Contemporary reviews were middling to positive. Bosley Crowther, in a mixed verdict for The New York Times, wrote: "It is not a particularly witty or clever script that John Michael Hayes has put together from a novel by Jack Trevor Story, nor does Mr. Hitchcock's direction make it spin. The pace is leisurely, almost sluggish, and the humor frequently is strained ... But it does possess mild and mellow merriment all the way. The performers are beguiling in a briskly artificial style, and there's an especially disarming screwball blandness about the manner of Miss MacLaine." Variety called the film "a blithe little comedy" with Edmund Gwenn "a delight" in the lead role. Harrison's Reports called it "a whacky, off-beat type of film, well directed and acted and quite amusing throughout", though the review cautioned that "it may be received with mixed audience reaction" because of the subject matter. Richard L. Coe of The Washington Post called the film "an odd one—sparkling cider spiked with arsenic and a sprig of poison ivy. Although I can recognize its drawbacks, I must confess it almost made me drunk with perverse pleasure." The Monthly Film Bulletin called the film "a comedie noire that brilliantly maintains its precarious balance between humour and bad taste", adding, "The humour is of a quiet and concentrated kind, with the corpse of the troublesome Harry kept persistently in the foreground, and John Michael Hayes' shrewdly witty script affords Hitchcock opportunities for some typically witty macabre and sardonic invention." John McCarten of The New Yorker was negative, writing, "Alfred Hitchcock, whose work has been going steadily downhill ever since he arrived in Hollywood, skids to preposterous depths in 'The Trouble With Harry.'"

The film was a box office disappointment, earning only $3.5 million in the United States. Although the movie was a financial failure in the U.S., it played for a year in England and Rome, and a year and a half in France.
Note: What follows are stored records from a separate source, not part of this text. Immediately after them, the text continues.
==> src/rtl/pll_lock_sequencer.sv <==
// Power-up sequencer for the iCE40 PLL: reset hold, lock wait, lock qualification, run, fault.
// Optional fallback to the 12 MHz pass-through on fault: define PLL_BYPASS_FALLBACK_EN.
module pll_lock_sequencer #(
   parameter int RESET_CYCLES  = 16,
   parameter int LOCK_TIMEOUT  = 1200,
   parameter int STABLE_CYCLES = 64,
   parameter int MAX_RETRY     = 3,
   parameter int RETRY_W       = 2,
   parameter int CNT_W         = 16
) (
   input  logic               REFERENCECLK,
   input  logic               RESET,
   input  logic               PLL_LOCK,
   input  logic               RESTART,
   output logic               PLL_RESETB,
   output logic               PLL_BYPASS,
   output logic               SYS_RESET_N,
   output logic               PLL_READY,
   output logic               FAULT,
   output logic [RETRY_W-1:0] RETRY_CNT,
   output logic [2:0]         STATE
);

   typedef enum logic [2:0] {
      S_RST_HOLD  = 3'd0,
      S_WAIT_LOCK = 3'd1,
      S_STABLE    = 3'd2,
      S_RUN       = 3'd3,
      S_FAULT     = 3'd4,
      S_BYPASS    = 3'd5
   } state_t;

`ifdef PLL_BYPASS_FALLBACK_EN
   localparam state_t FAIL_STATE = S_BYPASS;
`else
   localparam state_t FAIL_STATE = S_FAULT;
`endif

   localparam logic [CNT_W-1:0]   RESET_LAST   = CNT_W'(RESET_CYCLES - 1);
   localparam logic [CNT_W-1:0]   TIMEOUT_LAST = CNT_W'(LOCK_TIMEOUT - 1);
   localparam logic [CNT_W-1:0]   STABLE_LAST  = CNT_W'(STABLE_CYCLES - 1);
   localparam logic [CNT_W-1:0]   STABLE_FULL  = CNT_W'(STABLE_CYCLES);
   localparam logic [RETRY_W-1:0] RETRY_MAX    = RETRY_W'(MAX_RETRY);

   state_t             state_q, state_d;
   logic [CNT_W-1:0]   cnt_q, cnt_d, cnt_inc;
   logic [RETRY_W-1:0] retry_d;
   logic [1:0]         sync_q;
   logic               lock_s;
   logic               resetb_d, bypass_d, sys_d, ready_d, fault_d;

   assign lock_s  = sync_q[1];
   assign cnt_inc = cnt_q + CNT_W'(1);
   assign STATE   = state_q;

   always_ff @(posedge REFERENCECLK or negedge RESET) begin
      if (!RESET) begin
         sync_q <= 2'b00;
      end else begin
         sync_q <= {sync_q[0], PLL_LOCK};
      end
   end

   always_comb begin
      state_d = state_q;
      cnt_d   = '0;
      retry_d = RETRY_CNT;
      if (RESTART) begin
         state_d = S_RST_HOLD;
         retry_d = '0;
      end else begin
         case (state_q)
            S_RST_HOLD: begin
               if (cnt_q == RESET_LAST) state_d = S_WAIT_LOCK;
               else                     cnt_d   = cnt_inc;
            end
            S_WAIT_LOCK: begin
               if (lock_s) begin
                  state_d = S_STABLE;
               end else if (cnt_q == TIMEOUT_LAST) begin
                  if (RETRY_CNT == RETRY_MAX) begin
                     state_d = FAIL_STATE;
                  end else begin
                     retry_d = RETRY_CNT + RETRY_W'(1);
                     state_d = S_RST_HOLD;
                  end
               end else begin
                  cnt_d = cnt_inc;
               end
            end
            S_STABLE: begin
               if (!lock_s) begin
                  state_d = S_WAIT_LOCK;
               end else if (cnt_q == STABLE_LAST) begin
                  state_d = S_RUN;
                  retry_d = '0;
               end else begin
                  cnt_d = cnt_inc;
               end
            end
            S_RUN: begin
               if (!lock_s) state_d = S_RST_HOLD;
            end
            S_FAULT: begin
               state_d = S_FAULT;
            end
`ifdef PLL_BYPASS_FALLBACK_EN
            // Counter saturates at STABLE_FULL to time the system-reset release.
            S_BYPASS: begin
               cnt_d = (cnt_q == STABLE_FULL) ? cnt_q : cnt_inc;
            end
`endif
            default: state_d = S_RST_HOLD;
         endcase
      end

      resetb_d = (state_d == S_WAIT_LOCK) || (state_d == S_STABLE) || (state_d == S_RUN);
      ready_d  = (state_d == S_RUN);
`ifdef PLL_BYPASS_FALLBACK_EN
      bypass_d = (state_d == S_BYPASS);
      fault_d  = (state_d == S_FAULT) || (state_d == S_BYPASS);
      sys_d    = (state_d == S_RUN) || ((state_d == S_BYPASS) && (cnt_d == STABLE_FULL));
`else
      bypass_d = 1'b0;
      fault_d  = (state_d == S_FAULT);
      sys_d    = (state_d == S_RUN);
`endif
   end

   // Outputs are decoded from the next state so they move on the same edge as STATE.
   always_ff @(posedge REFERENCECLK or negedge RESET) begin
      if (!RESET) begin
         state_q     <= S_RST_HOLD;
         cnt_q       <= '0;
         RETRY_CNT   <= '0;
         PLL_RESETB  <= 1'b0;
         PLL_BYPASS  <= 1'b0;
         SYS_RESET_N <= 1'b0;
         PLL_READY   <= 1'b0;
         FAULT       <= 1'b0;
      end else begin
         state_q     <= state_d;
         cnt_q       <= cnt_d;
         RETRY_CNT   <= retry_d;
         PLL_RESETB  <= resetb_d;
         PLL_BYPASS  <= bypass_d;
         SYS_RESET_N <= sys_d;
         PLL_READY   <= ready_d;
         FAULT       <= fault_d;
      end
   end

endmodule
The film rights reverted to Hitchcock following its initial release. It was little shown for nearly 30 years, other than a showing on NBC Saturday Night at the Movies network television broadcast in the early 1960s, though there were some theatrical exhibition in 1963. After protracted negotiations with the Hitchcock estate, Universal Pictures reissued it in 1983, along with Rear Window, Vertigo, and The Man Who Knew Too Much, which in turn led to VHS and eventually DVD and Blu-ray versions for the home video market.